<file path="config.mk">
export PLATFORM = sky130hd
export DESIGN_NAME = button_debounce
export DESIGN_NICKNAME = d
export VERILOG_FILES = /design/src/rtl/calc_btn_pkg.sv /design/src/rtl/debounce_channel.sv /design/src/rtl/button_debounce.sv
export SDC_FILE = /design/constraint.sdc
export NUM_CORES = 1
export LEC_CHECK = 0
export BUFFER_PORTS_ARGS = -buffer_cell sky130_fd_sc_hd__buf_2
export CORE_MARGIN = 4
export CORE_UTILIZATION = 55
export CTS_CLUSTER_SIZE = 25
export DETAILED_ROUTE_END_ITERATION = 8
export PLACE_DENSITY_LB_ADDON = 0.1
export SLEW_MARGIN = 20
export SYNTH_ARGS = -nofsm -noshare
export SYNTH_HDL_FRONTEND = slang
export SYNTH_SLANG_ARGS = --single-unit
</file>
<file path="constraint.sdc">
create_clock -name clk -period 3.6 [get_ports clk]
set_clock_uncertainty 0.05 [all_clocks]
set_input_delay 0.18 -clock clk [delete_from_list [all_inputs] [get_ports clk]]
set_output_delay 0.18 -clock clk [all_outputs]
set_load 0.02 [all_outputs]
</file>
==> src/flat_wrapper.sv <==
// flat-port wrapper written by rule: the top's interface ports become plain ports
module vga_sync_gen_flat 
#(
    parameter int unsigned H_VISIBLE = 640,
    parameter int unsigned H_FRONT   = 16,
    parameter int unsigned H_SYNC    = 96,
    parameter int unsigned H_MAX     = 800,
    parameter int unsigned V_VISIBLE = 480,
    parameter int unsigned V_FRONT   = 10,
    parameter int unsigned V_SYNC    = 2,
    parameter int unsigned V_MAX     = 524,
    parameter bit          SYNC_POL  = 1'b0
)
  (Clk, reset, bus_cuenta_h, bus_hsync, bus_vsync, bus_video_on, bus_pixel_x, bus_pixel_y, bus_frame_tick);
  vga_sync_gen_if bus_i ();
  input  logic Clk;
  input  logic reset;
  input wire logic [$bits(bus_i.cuenta_h)-1:0] bus_cuenta_h;
  output wire logic [$bits(bus_i.hsync)-1:0] bus_hsync;
  output wire logic [$bits(bus_i.vsync)-1:0] bus_vsync;
  output wire logic [$bits(bus_i.video_on)-1:0] bus_video_on;
  output wire logic [$bits(bus_i.pixel_x)-1:0] bus_pixel_x;
  output wire logic [$bits(bus_i.pixel_y)-1:0] bus_pixel_y;
  output wire logic [$bits(bus_i.frame_tick)-1:0] bus_frame_tick;
  assign bus_i.cuenta_h = bus_cuenta_h;
  assign bus_hsync = bus_i.hsync;
  assign bus_vsync = bus_i.vsync;
  assign bus_video_on = bus_i.video_on;
  assign bus_pixel_x = bus_i.pixel_x;
  assign bus_pixel_y = bus_i.pixel_y;
  assign bus_frame_tick = bus_i.frame_tick;
  vga_sync_gen #(.H_VISIBLE(H_VISIBLE), .H_FRONT(H_FRONT), .H_SYNC(H_SYNC), .H_MAX(H_MAX), .V_VISIBLE(V_VISIBLE), .V_FRONT(V_FRONT), .V_SYNC(V_SYNC), .V_MAX(V_MAX), .SYNC_POL(SYNC_POL)) u_core (.Clk(Clk), .reset(reset), .bus(bus_i));
endmodule
==> config.mk <==
export PLATFORM = sky130hd
export DESIGN_NAME = vga_sync_gen_flat
export DESIGN_NICKNAME = d
export VERILOG_FILES = /design/src/rtl/vga_sync_gen_if.sv /design/src/rtl/vga_sync_gen.sv /design/src/flat_wrapper.sv
export SDC_FILE = /design/constraint.sdc
export NUM_CORES = 1
export LEC_CHECK = 0
export CORE_MARGIN = 10
export CORE_UTILIZATION = 52
export CTS_BUF_LIST = sky130_fd_sc_hd__clkbuf_2
export DETAILED_ROUTE_END_ITERATION = 10
export PLACE_DENSITY = 0.87
export SETUP_SLACK_MARGIN = 0.05
export SLEW_MARGIN = 20
export SYNTH_ARGS = -nofsm -noshare
export SYNTH_HDL_FRONTEND = slang
export SYNTH_SLANG_ARGS = --single-unit
==> constraint.sdc <==
create_clock -name Clk -period 3.76 [get_ports Clk]
set_input_delay 0.752 -clock Clk [delete_from_list [all_inputs] [get_ports Clk]]
set_output_delay 0.752 -clock Clk [all_outputs]
set_load 0.01 [all_outputs]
══════
What is expected: No line before the one containing "assign bus_i.cuenta_h = bus_cuenta_h;" should be copied; restate that line and all the rest through the end of the data above word for word.

Exercise output:
  assign bus_i.cuenta_h = bus_cuenta_h;
  assign bus_hsync = bus_i.hsync;
  assign bus_vsync = bus_i.vsync;
  assign bus_video_on = bus_i.video_on;
  assign bus_pixel_x = bus_i.pixel_x;
  assign bus_pixel_y = bus_i.pixel_y;
  assign bus_frame_tick = bus_i.frame_tick;
  vga_sync_gen #(.H_VISIBLE(H_VISIBLE), .H_FRONT(H_FRONT), .H_SYNC(H_SYNC), .H_MAX(H_MAX), .V_VISIBLE(V_VISIBLE), .V_FRONT(V_FRONT), .V_SYNC(V_SYNC), .V_MAX(V_MAX), .SYNC_POL(SYNC_POL)) u_core (.Clk(Clk), .reset(reset), .bus(bus_i));
endmodule
==> config.mk <==
export PLATFORM = sky130hd
export DESIGN_NAME = vga_sync_gen_flat
export DESIGN_NICKNAME = d
export VERILOG_FILES = /design/src/rtl/vga_sync_gen_if.sv /design/src/rtl/vga_sync_gen.sv /design/src/flat_wrapper.sv
export SDC_FILE = /design/constraint.sdc
export NUM_CORES = 1
export LEC_CHECK = 0
export CORE_MARGIN = 10
export CORE_UTILIZATION = 52
export CTS_BUF_LIST = sky130_fd_sc_hd__clkbuf_2
export DETAILED_ROUTE_END_ITERATION = 10
export PLACE_DENSITY = 0.87
export SETUP_SLACK_MARGIN = 0.05
export SLEW_MARGIN = 20
export SYNTH_ARGS = -nofsm -noshare
export SYNTH_HDL_FRONTEND = slang
export SYNTH_SLANG_ARGS = --single-unit
==> constraint.sdc <==
create_clock -name Clk -period 3.76 [get_ports Clk]
set_input_delay 0.752 -clock Clk [delete_from_list [all_inputs] [get_ports Clk]]
set_output_delay 0.752 -clock Clk [all_outputs]
set_load 0.01 [all_outputs]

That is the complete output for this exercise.